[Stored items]
[src/rtl/char_rom_num_bcd.sv]
// Multi-digit numeric text source: sequential binary-to-BCD conversion into a
// double-buffered display register, served as ASCII per 16x16 overlay cell.

module char_rom_num_bcd_add3 (
  input  logic [3:0] i_nib,
  output logic [3:0] o_nib
);
  assign o_nib = (i_nib >= 4'd5) ? i_nib + 4'd3 : i_nib;
endmodule

module char_rom_num_bcd #(
  parameter int DIGITS   = 4,
  parameter int BIN_W    = 14,
  parameter int BLANK_LZ = 1
) (
  input  logic             clk,
  input  logic             rst,
  input  logic [BIN_W-1:0] value,
  input  logic             load,
  output logic             busy,
  output logic             done,
  output logic             overflow,
  input  logic [7:0]       char_xy,
  output logic [6:0]       char_code
);

  localparam int         BCD_W  = 4 * DIGITS;
  localparam int         CNT_W  = (BIN_W < 2) ? 1 : $clog2(BIN_W);
  localparam logic [3:0] LAST_X = 4'(DIGITS - 1);

  typedef enum logic [1:0] {S_IDLE, S_CONV, S_COMMIT} state_t;

  state_t           r_state, w_next;
  logic [BIN_W-1:0] r_shift;
  logic [BCD_W-1:0] r_bcd, r_disp;
  logic [CNT_W-1:0] r_cnt;
  logic             r_wovf, r_ovf;
  logic [6:0]       r_code;

  logic [BCD_W-1:0] w_adj, w_bcd_nxt;
  logic             w_out_bit, w_last;

  // Per-digit add-3 correction ahead of each shift
  for (genvar g = 0; g < DIGITS; g++) begin : g_dig
    char_rom_num_bcd_add3 u_add3 (
      .i_nib (r_bcd[4*g +: 4]),
      .o_nib (w_adj[4*g +: 4])
    );
  end

  assign w_bcd_nxt = {w_adj[BCD_W-2:0], r_shift[BIN_W-1]};
  assign w_out_bit = w_adj[BCD_W-1];
  assign w_last    = (r_cnt == CNT_W'(BIN_W - 1));

  always_ff @(posedge clk or posedge rst) begin
    if (rst) r_state <= S_IDLE;
    else     r_state <= w_next;
  end

  always_comb begin
    w_next = r_state;
    busy   = 1'b0;
    done   = 1'b0;
    case (r_state)
      S_IDLE:   if (load) w_next = S_CONV;
      S_CONV: begin
        busy = 1'b1;
        if (w_last) w_next = S_COMMIT;
      end
      S_COMMIT: begin
        busy   = 1'b1;
        done   = 1'b1;
        w_next = S_IDLE;
      end
      default:  w_next = S_IDLE;
    endcase
  end

  // The final shift lands directly in the display register so the display
  // changes on the same edge that enters COMMIT and raises done.
  always_ff @(posedge clk or posedge rst) begin
    if (rst) begin
      r_shift <= '0;
      r_bcd   <= '0;
      r_cnt   <= '0;
      r_wovf  <= 1'b0;
      r_disp  <= '0;
      r_ovf   <= 1'b0;
    end else begin
      case (r_state)
        S_IDLE: if (load) begin
          r_shift <= value;
          r_bcd   <= '0;
          r_cnt   <= '0;
          r_wovf  <= 1'b0;
        end
        S_CONV: begin
          r_bcd   <= w_bcd_nxt;
          r_shift <= r_shift << 1;
          r_cnt   <= r_cnt + CNT_W'(1);
          r_wovf  <= r_wovf | w_out_bit;
          if (w_last) begin
            r_disp <= w_bcd_nxt;
            r_ovf  <= r_wovf | w_out_bit;
          end
        end
        default: ;
      endcase
    end
  end

  assign overflow = r_ovf;

  logic [3:0] w_x, w_y, w_nib;
  logic       w_lz;
  logic [6:0] w_code;

  assign w_x = char_xy[3:0];
  assign w_y = char_xy[7:4];

  always_comb begin
    w_nib  = 4'd0;
    w_lz   = 1'b1;
    w_code = 7'h20;
    // w_lz: every digit from the MSD down to column x is zero
    for (int i = 0; i < DIGITS; i++) begin
      if (4'(i) <= w_x && r_disp[4*(DIGITS-1-i) +: 4] != 4'd0) w_lz = 1'b0;
      if (4'(i) == w_x) w_nib = r_disp[4*(DIGITS-1-i) +: 4];
    end
    if (w_y == 4'd0 && w_x <= LAST_X) begin
      if (r_ovf)                                    w_code = 7'h2D;
      else if (w_nib > 4'd9)                        w_code = 7'h30;
      else if (BLANK_LZ != 0 && w_x != LAST_X && w_lz) w_code = 7'h20;
      else                                          w_code = 7'h30 + {3'b000, w_nib};
    end
  end

  always_ff @(posedge clk or posedge rst) begin
    if (rst) r_code <= 7'h20;
    else     r_code <= w_code;
  end

  assign char_code = r_code;

endmodule
<file path="config.mk">
export PLATFORM = sky130hd
export DESIGN_NAME = spm_load_splitter
export DESIGN_NICKNAME = d
export VERILOG_FILES = /design/src/rtl/std_cache_pkg.sv /design/src/rtl/spm_load_splitter.sv
export SDC_FILE = /design/constraint.sdc
export NUM_CORES = 1
export LEC_CHECK = 0
export BUFFER_PORTS_ARGS = -buffer_cell sky130_fd_sc_hd__buf_2
export CAP_MARGIN = 25
export CORE_AREA = 4 4 153 155
export CTS_CLUSTER_SIZE = 20
export DETAILED_ROUTE_END_ITERATION = 8
export DIE_AREA = 0 0 157 159
export HOLD_SLACK_MARGIN = 0.02
export SETUP_SLACK_MARGIN = 0.1
export SLEW_MARGIN = 0
export SYNTH_ARGS = -nofsm -noshare
export SYNTH_HDL_FRONTEND = slang
export SYNTH_SLANG_ARGS = --single-unit
</file>
<file path="constraint.sdc">
create_clock -name clk_i -period 12 [get_ports clk_i]
set_input_delay 2.4 -clock clk_i [delete_from_list [all_inputs] [get_ports clk_i]]
set_output_delay 2.4 -clock clk_i [all_outputs]
set_load 0.005 [all_outputs]
</file>
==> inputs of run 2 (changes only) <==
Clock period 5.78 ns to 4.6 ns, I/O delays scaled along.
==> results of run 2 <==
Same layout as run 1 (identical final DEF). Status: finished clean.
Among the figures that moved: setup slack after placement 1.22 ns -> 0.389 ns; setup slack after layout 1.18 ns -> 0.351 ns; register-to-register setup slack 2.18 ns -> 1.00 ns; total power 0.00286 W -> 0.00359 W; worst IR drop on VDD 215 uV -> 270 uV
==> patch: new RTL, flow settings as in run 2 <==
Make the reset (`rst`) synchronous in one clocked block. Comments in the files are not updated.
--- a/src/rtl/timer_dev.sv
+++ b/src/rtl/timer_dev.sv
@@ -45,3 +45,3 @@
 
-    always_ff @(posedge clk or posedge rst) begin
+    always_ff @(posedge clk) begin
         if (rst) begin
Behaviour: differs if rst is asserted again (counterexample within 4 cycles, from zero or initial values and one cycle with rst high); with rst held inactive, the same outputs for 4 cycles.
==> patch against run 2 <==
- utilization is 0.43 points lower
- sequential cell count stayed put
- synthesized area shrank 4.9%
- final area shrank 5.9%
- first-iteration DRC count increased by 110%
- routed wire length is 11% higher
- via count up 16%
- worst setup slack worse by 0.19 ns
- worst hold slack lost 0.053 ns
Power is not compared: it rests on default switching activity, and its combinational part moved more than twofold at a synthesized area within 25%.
==> config.mk <==
export PLATFORM = sky130hd
export DESIGN_NAME = ddr_rd_sched
export DESIGN_NICKNAME = d
export VERILOG_FILES = /design/src/rtl/ddr_rd_sched.sv
export SDC_FILE = /design/constraint.sdc
export NUM_CORES = 1
export LEC_CHECK = 0
export ABC_AREA = 0
export BUFFER_PORTS_ARGS = -buffer_cell sky130_fd_sc_hd__clkbuf_2
export CAP_MARGIN = 30
export CORE_AREA = 2 2 136 138
export DETAILED_ROUTE_END_ITERATION = 8
export DIE_AREA = 0 0 138 140
export MAX_ROUTING_LAYER = met4
export PLACE_DENSITY_LB_ADDON = 0.2
export SYNTH_ARGS = -nofsm -noshare
export SYNTH_HDL_FRONTEND = slang
export SYNTH_SLANG_ARGS = --single-unit
==> constraint.sdc <==
create_clock -name sclk -period 3 [get_ports sclk]
set_input_delay 0.3 -clock sclk [delete_from_list [all_inputs] [get_ports sclk]]
set_output_delay 0.3 -clock sclk [all_outputs]
set_load 0.05 [all_outputs]
## src/rtl/arb_pkg.sv

```systemverilog
// rtl/arb_pkg.sv - shared state encoding and rotate helper for the round-robin arbiter
package arb_pkg;

  localparam logic ST_IDLE = 1'b0;
  localparam logic ST_BUSY = 1'b1;

  localparam int MAX_N = 32;

  // Rotate the low n bits of vec right by amt (amt < n); bits at and above n read as 0.
  function automatic logic [MAX_N-1:0] rotr(input logic [MAX_N-1:0] vec, input int amt, input int n);
    logic [MAX_N-1:0] r;
    int j;
    r = '0;
    for (int i = 0; i < MAX_N; i++) begin
      if (i < n) begin
        j = i + amt;
        if (j >= n) j = j - n;
        r[i[4:0]] = vec[j[4:0]];
      end
    end
    return r;
  endfunction

endpackage

```

## src/rtl/rr_lsb_encoder.sv

```systemverilog
// rtl/rr_lsb_encoder.sv - combinational lowest-set-bit priority encoder
module rr_lsb_encoder #(
  parameter int N = 4
) (
  input  logic [N-1:0]         in,
  output logic [$clog2(N)-1:0] idx,
  output logic                 any
);

  localparam int W = $clog2(N);

  // Scan from the top so the lowest set bit is the last one written.
  always_comb begin
    idx = '0;
    any = 1'b0;
    for (int i = N - 1; i >= 0; i--) begin
      if (in[i]) begin
        idx = W'(i);
        any = 1'b1;
      end
    end
  end

endmodule

```

## src/rtl/rr_grant_arbiter.sv

```systemverilog
// rtl/rr_grant_arbiter.sv - round-robin arbiter with one-hot registered grant and hold limit
module rr_grant_arbiter
  import arb_pkg::*;
#(
  parameter int N        = 4,
  parameter int MAX_HOLD = 16
) (
  input  logic                 clk,
  input  logic                 rst,
  input  logic [N-1:0]         req,
  input  logic                 done,
  output logic [N-1:0]         gnt,
  output logic [$clog2(N)-1:0] gnt_id,
  output logic                 busy,
  output logic                 timeout
);

  localparam int W  = $clog2(N);
  localparam int CW = (MAX_HOLD > 1) ? $clog2(MAX_HOLD) : 1;
  localparam logic [CW-1:0] HOLD_LAST = CW'(MAX_HOLD - 1);
  localparam logic [N-1:0]  ONE       = {{(N-1){1'b0}}, 1'b1};

  logic          state, state_n;
  logic [W-1:0]  ptr, ptr_n;
  logic [CW-1:0] hold_cnt, hold_n;
  logic [N-1:0]  gnt_n;
  logic [W-1:0]  gnt_id_n;
  logic          timeout_n;

  logic [N-1:0]  rot;
  logic [W-1:0]  enc_idx;
  logic          enc_any;
  logic [W:0]    sum;
  logic [W-1:0]  winner;

  assign rot = N'(rotr(MAX_N'(req), int'(ptr), N));

  rr_lsb_encoder #(.N(N)) u_enc (
    .in  (rot),
    .idx (enc_idx),
    .any (enc_any)
  );

  // Undo the rotation: the encoder index is relative to ptr.
  assign sum    = {1'b0, ptr} + {1'b0, enc_idx};
  assign winner = (sum >= (W+1)'(N)) ? W'(sum - (W+1)'(N)) : W'(sum);

  assign busy = |gnt;

  always_ff @(posedge clk or posedge rst) begin
    if (rst) begin
      state    <= ST_IDLE;
      ptr      <= '0;
      hold_cnt <= '0;
      gnt      <= '0;
      gnt_id   <= '0;
      timeout  <= 1'b0;
    end else begin
      state    <= state_n;
      ptr      <= ptr_n;
      hold_cnt <= hold_n;
      gnt      <= gnt_n;
      gnt_id   <= gnt_id_n;
      timeout  <= timeout_n;
    end
  end

  always_comb begin
    state_n   = state;
    ptr_n     = ptr;
    hold_n    = hold_cnt;
    gnt_n     = gnt;
    gnt_id_n  = gnt_id;
    timeout_n = 1'b0;
    case (state)
      ST_IDLE: begin
        gnt_n    = '0;
        gnt_id_n = '0;
        if (enc_any) begin
          state_n  = ST_BUSY;
          gnt_n    = ONE << winner;
          gnt_id_n = winner;
          hold_n   = '0;
        end
      end
      default: begin
        // done or a dropped request takes precedence over the hold limit.
        if (done || !(|(req & gnt)) || (hold_cnt == HOLD_LAST)) begin
          state_n   = ST_IDLE;
          gnt_n     = '0;
          gnt_id_n  = '0;
          ptr_n     = (gnt_id == W'(N - 1)) ? '0 : gnt_id + 1'b1;
          timeout_n = !done && (|(req & gnt));
        end else if (hold_cnt != HOLD_LAST) begin
          hold_n = hold_cnt + 1'b1;
        end
      end
    endcase
  end

endmodule

```
<file path="src/rtl/seven_seg_pkg.sv">
// seven_seg_pkg -- shared constants for the seven-segment scanner.
//   DIGITS_DEFAULT : default number of scanned hex digits
//   SEG_BLANK      : all segments off (active-low)
//   SEG_TABLE      : hex 0-F to active-low segments {g,f,e,d,c,b,a}
package seven_seg_pkg;

    localparam int DIGITS_DEFAULT = 5;

    localparam logic [6:0] SEG_BLANK = 7'b1111111;

    localparam logic [6:0] SEG_TABLE [16] = '{
        7'b1000000,  // 0
        7'b1111001,  // 1
        7'b0100100,  // 2
        7'b0110000,  // 3
        7'b0011001,  // 4
        7'b0010010,  // 5
        7'b0000010,  // 6
        7'b1111000,  // 7
        7'b0000000,  // 8
        7'b0010000,  // 9
        7'b0001000,  // A
        7'b0000011,  // b
        7'b1000110,  // C
        7'b0100001,  // d
        7'b0000110,  // E
        7'b0001110   // F
    };

endpackage

</file>
<file path="src/rtl/hex_to_seg.sv">
// hex_to_seg -- combinational hex digit to active-low seven-segment decode.
//   hex : 4-bit digit value
//   seg : segments {g,f,e,d,c,b,a}, active-low
module hex_to_seg
    import seven_seg_pkg::*;
(
    input  logic [3:0] hex,
    output logic [6:0] seg
);

    assign seg = SEG_TABLE[hex];

endmodule

</file>
<file path="src/rtl/seven_seg_scanner.sv">
// seven_seg_scanner -- time-multiplexed driver for a DIGITS-digit hex display.
// A prescaler produces one scan tick every 2^DIV_WIDTH cycles; each tick
// lights the next digit. Inputs are snapshotted once per frame so a frame
// never mixes two input values.
//   clk       : clock, rising edge
//   rstN      : asynchronous active-low reset
//   dataIn    : DIGITS hex digits, digit k on [4k+3:4k]
//   dpIn      : decimal point request per digit, active-high
//   an        : anode enables, active-low, one-hot-low
//   seg       : segments {g,f,e,d,c,b,a}, active-low
//   dp        : decimal point, active-low
//   frameTick : one-cycle pulse following each frame snapshot
// Optional: define SEVEN_SEG_LZ_BLANK_EN to blank leading-zero digits
// (digit 0 is always shown). Scan timing is identical either way.
module seven_seg_scanner
    import seven_seg_pkg::*;
#(
    parameter int DIV_WIDTH = 16,
    parameter int DIGITS    = DIGITS_DEFAULT
) (
    input  logic                  clk,
    input  logic                  rstN,
    input  logic [4*DIGITS-1:0]   dataIn,
    input  logic [DIGITS-1:0]     dpIn,
    output logic [DIGITS-1:0]     an,
    output logic [6:0]            seg,
    output logic                  dp,
    output logic                  frameTick
);

    localparam int IDX_W = (DIGITS > 1) ? $clog2(DIGITS) : 1;

    logic [DIV_WIDTH-1:0]  presc;
    logic [IDX_W-1:0]      idx;
    logic [4*DIGITS-1:0]   data_snap;
    logic [DIGITS-1:0]     dp_snap;
    logic                  tick;
    logic                  last;
    logic [3:0]            cur_digit;
    logic [6:0]            dec_seg;
    logic                  blank;

    assign tick      = &presc;
    assign last      = (idx == IDX_W'(DIGITS - 1));
    assign cur_digit = data_snap[4*idx +: 4];

    hex_to_seg u_dec (
        .hex (cur_digit),
        .seg (dec_seg)
    );

`ifdef SEVEN_SEG_LZ_BLANK_EN
    // lz_mask[k] is set when digit k and every digit above it are zero.
    // Bit 0 stays clear so a value of zero still shows a single "0".
    logic [DIGITS-1:0] lz_mask;
    logic              zero_above;

    always_comb begin
        lz_mask    = '0;
        zero_above = 1'b1;
        for (int k = DIGITS - 1; k >= 1; k--) begin
            zero_above = zero_above & (data_snap[4*k +: 4] == 4'd0);
            lz_mask[k] = zero_above;
        end
    end

    assign blank = lz_mask[idx];
`else
    assign blank = 1'b0;
`endif

    always_ff @(posedge clk or negedge rstN) begin
        if (!rstN) begin
            presc     <= '0;
            idx       <= '0;
            data_snap <= '0;
            dp_snap   <= '0;
            an        <= '1;
            seg       <= SEG_BLANK;
            dp        <= 1'b1;
            frameTick <= 1'b0;
        end else begin
            presc     <= presc + 1'b1;
            frameTick <= tick && last;
            if (tick) begin
                if (blank) begin
                    an  <= '1;
                    seg <= SEG_BLANK;
                    dp  <= 1'b1;
                end else begin
                    an  <= ~(DIGITS'(1) << idx);
                    seg <= dec_seg;
                    dp  <= ~dp_snap[idx];
                end
                // The last digit of a frame still shows the old snapshot
                // (non-blocking read); the new one starts with digit 0.
                if (last) begin
                    idx       <= '0;
                    data_snap <= dataIn;
                    dp_snap   <= dpIn;
                end else begin
                    idx <= idx + 1'b1;
                end
            end
        end
    end

endmodule
</file>
<file path="config.mk">
export PLATFORM = sky130hd
export DESIGN_NAME = seven_seg_scanner
export DESIGN_NICKNAME = d
export VERILOG_FILES = /design/src/rtl/seven_seg_pkg.sv /design/src/rtl/hex_to_seg.sv /design/src/rtl/seven_seg_scanner.sv
export SDC_FILE = /design/constraint.sdc
export NUM_CORES = 1
export LEC_CHECK = 0
export CAP_MARGIN = 25
export CORE_ASPECT_RATIO = 1.1
export CORE_MARGIN = 2
export CORE_UTILIZATION = 58
export CTS_CLUSTER_DIAMETER = 150
export DETAILED_ROUTE_END_ITERATION = 8
export PLACE_DENSITY = 0.87
export SLEW_MARGIN = 5
export SYNTH_ARGS = -nofsm -noshare
export SYNTH_HDL_FRONTEND = slang
export SYNTH_SLANG_ARGS = --single-unit
</file>
<file path="constraint.sdc">
create_clock -name clk -period 5.2 [get_ports clk]
set_input_delay 1.56 -clock clk [delete_from_list [all_inputs] [get_ports clk]]
set_output_delay 1.56 -clock clk [all_outputs]
set_load 0.005 [all_outputs]
</file>
==> reports/qor.yml <==
fp.dieW_um: 71.6
path_clk_slew_ns: 0.06
cts_tree: "done"
start_kind: "flop"
cts_buffers: 9
p_leak_nw: 1.54
path_buf_inv: 1
diodes: 0
synth_cells: 239
synth_cell_types: 47
num-fill-cells: 357
drive_gt1_frac: 0.213
hold_violations: 0
post-route-drc-count: 0
ys_seq_area_frac: 0.504
grt_pass1_vias: 1900
syn_nets: 278
outcome: "finished, final reports clean"
final-setup-viol-count: 0
cts_setup_buffers: 0
grt_max_degree: 32
cp_slowest_cell: "dfstp_2"
start_util: 0.591
place_congestion: 0.881
slew_viol_final: 0
path_class: "flop to output port"
cap_viol_max_count: 0
fmax_ghz: 0.342
yosys_warnings: 0
cpLargestDelayFamily: "flip-flops"
relSlewSlack: 0.449
grt_pass1_wl_um: 9180
place_area_um2: 3300
ys.flop_type: "dfrtp_1"
clk_path_buf_depth: 2
crit_path_max_incr_delay_ns: 0.54
syn-cell-area_um2: 2910
coreArea_um2: 4930
io_buffers: 40
ys_async_sr_fraction: 1.00
rows: 27
cellPowerDensity_nw_per_um2: 262
cts_resized: 0
setup_tns_ns: 0
cp.arrival_ns: 1.37
grt_overflow_total: 0
synth_edf_count: 0
design_area_um2: 3520
path_cells: "clkdlybuf4s50_1"
final_antenna_net_count: 0
cts_num_sinks: 58
layout.nets: 321
finalCriticalPeriod_ns: 2.93
grt_setup_unrepaired: "false"
drt_pass1_iterations: 4
clk_latency_ns: 0.33
syn_area_per_cell_um2: 12.2
hp-class: "flop to flop"
htreeDepth: 3
cts_hold_buf: 0
wl_per_cell_um: 15.6
grt_use_total: 0.218
root_buffer: "clkbuf_8"
drtIter0Drc: 138
p_total_mw: 0.923
die-height_um: 78.3
area_delta_synth_final_pct: 20.7
worstPathRequired_ns: 3.64
period_share: 0.563
ys_ff_latch: 58
tightest_slew_ns: 0.822
die_area_um2: 5610
avgViaCountPerCell: 5.71
io_pins: 41
routed_wl_um: 5370
cp_max_fo: 2
antenna_found_initial: 0
end_kind: "output port"
vias: 1969
fin_skew_ns: 0.00405
peakVddDrop_v: 0.000175
dpl.hpwl_um: 3840
==> metal layers <==
layer / vias up / GRT usage / routed length [um] / part of all wire
met5: - / 0 / 0 / 0
li1: 942 / - / - / -
met2: 65 / 0.317 / 2540 / 0.47
met4: 0 / 0.106 / 146 / 0.027
met1: 950 / 0.300 / 2440 / 0.45
met3: 12 / 0.0629 / 250 / 0.047
==> flip-flops by register name, summed over array words and instances (netlist names) <==
name       flops
an             5
data_snap     20
dp             1
dp_snap        5
frameTick      1
idx            3
presc         16
seg            7
==> area by class of cell <==
cell class / instances / area, um2 / area share
inverters: 10 / 37.5 / 0.0107
well taps: 58 / 72.6 / 0.0206
multi-input cells: 162 / 1320 / 0.375
clock buffers: 15 / 186 / 0.0530
clock inverters: 1 / 30.0 / 0.00854
repair buffers: 41 / 403 / 0.115
flip-flops and latches: 58 / 1470 / 0.417
==> power by group <==
part	switching, mW	internal [mW]	leakage [nW]
Clock	0.168	0.274	0.110
Sequential	0	0.452	0.749
Combinational	0.0114	0.0174	0.682
==> synth_stat cells, drive strengths merged (2+ instances only) <==
cell	n	area (um2)
nor3	6	30.0
xnor2	9	78.8
clkbuf	3	11.3
and2	3	18.8
nor2	14	52.6
dfrtp	45	1130
nand3	7	40.0
o32ai	2	17.5
a21oi	4	20.0
mux2	25	349
mux4	2	45.0
nor4	2	27.5
o22ai	3	18.8
mux2i	6	60.1
dfstp	13	342
o21ai	9	45.0
buf	6	77.6
nand4	4	25.0
xor2	5	43.8
inv	10	37.5
ha	12	150
nand2	20	75.1
and3	3	23.8
o22a	4	35.0
a211oi	3	22.5
a31oi	4	25.0
==> tightest hold or removal path, cell delays in order (launching register included) <==
cell,delay (ns)
dfstp_2,0.37
nand2_1,0.05
nand2_1,0.05
==> layout by cell type, fill, tap and decap left out, types with 3 or more instances in the layout <==
cell / instances
nand3_1: 6
mux2_2: 7
a211oi_1: 3
and2_1: 3
dfstp_2: 13
nor3_1: 6
a21oi_1: 4
nand4_1: 4
dfrtp_1: 45
xor2_1: 5
a31oi_1: 4
o22ai_1: 3
xnor2_1: 9
nor2_1: 14
clkbuf_8: 13
o22a_1: 4
o21ai_0: 9
inv_1: 10
ha_1: 12
nand2_1: 20
mux2_4: 18
mux2i_1: 6
clkdlybuf4s50_1: 39
==> path summary, 6_finish.rpt <==
check / from / endpoint / slack [ns] / cells after the start
worst max-delay path: an[1]$_DFFE_PN1P_ / an[1] / 2.27 / 1
worst min-delay path: dp$_DFFE_PN1P_ / dp$_DFFE_PN1P_ / 0.46 / 2
worst max register to register: presc[2]$_DFF_PN0_ / data_snap[1]$_DFFE_PN0P_ / 2.37 / 5
worst min register to register: dp$_DFFE_PN1P_ / dp$_DFFE_PN1P_ / 0.46 / 2
max in group asynchronous: rstN / an[1]$_DFFE_PN1P_ / 3.12 / 2
min in group asynchronous: rstN / presc[5]$_DFF_PN0_ / 1.24 / 1
==> cells by family (layout without fill, tap and decap cells) <==
group | count (synthesis) | after routing | share of synthesized area
simple gates | 63 | 63 | 0.109
flops | 58 | 58 | 0.504
compound gates | 40 | 40 | 0.0940
mux | 33 | 33 | 0.156
buf+inv | 19 | 67 | 0.0434
xor+xnor | 14 | 14 | 0.0421
fa+ha+maj | 12 | 12 | 0.0515
==> through the flow <==
stage	std cells	utilization	setup WS (ns)	hold slack (ns)
global placement	329	0.669	2.45	0.447
global route	345	0.713	2.17	0.477
CTS	345	0.713	2.25	0.461
detailed placement	329	0.669	2.37	0.450
finish	345	0.713	2.27	0.461
floorplan	239	-	2.98	0.442
Power figures use the tool's default switching activity.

> What is being asked
Nothing but the lines from the line containing "group | count" through the final line of the entries should appear in your answer, copied exactly.

> Result of the task
group | count (synthesis) | after routing | share of synthesized area
simple gates | 63 | 63 | 0.109
flops | 58 | 58 | 0.504
compound gates | 40 | 40 | 0.0940
mux | 33 | 33 | 0.156
buf+inv | 19 | 67 | 0.0434
xor+xnor | 14 | 14 | 0.0421
fa+ha+maj | 12 | 12 | 0.0515
==> through the flow <==
stage	std cells	utilization	setup WS (ns)	hold slack (ns)
global placement	329	0.669	2.45	0.447
global route	345	0.713	2.17	0.477
CTS	345	0.713	2.25	0.461
detailed placement	329	0.669	2.37	0.450
finish	345	0.713	2.27	0.461
floorplan	239	-	2.98	0.442
Power figures use the tool's default switching activity.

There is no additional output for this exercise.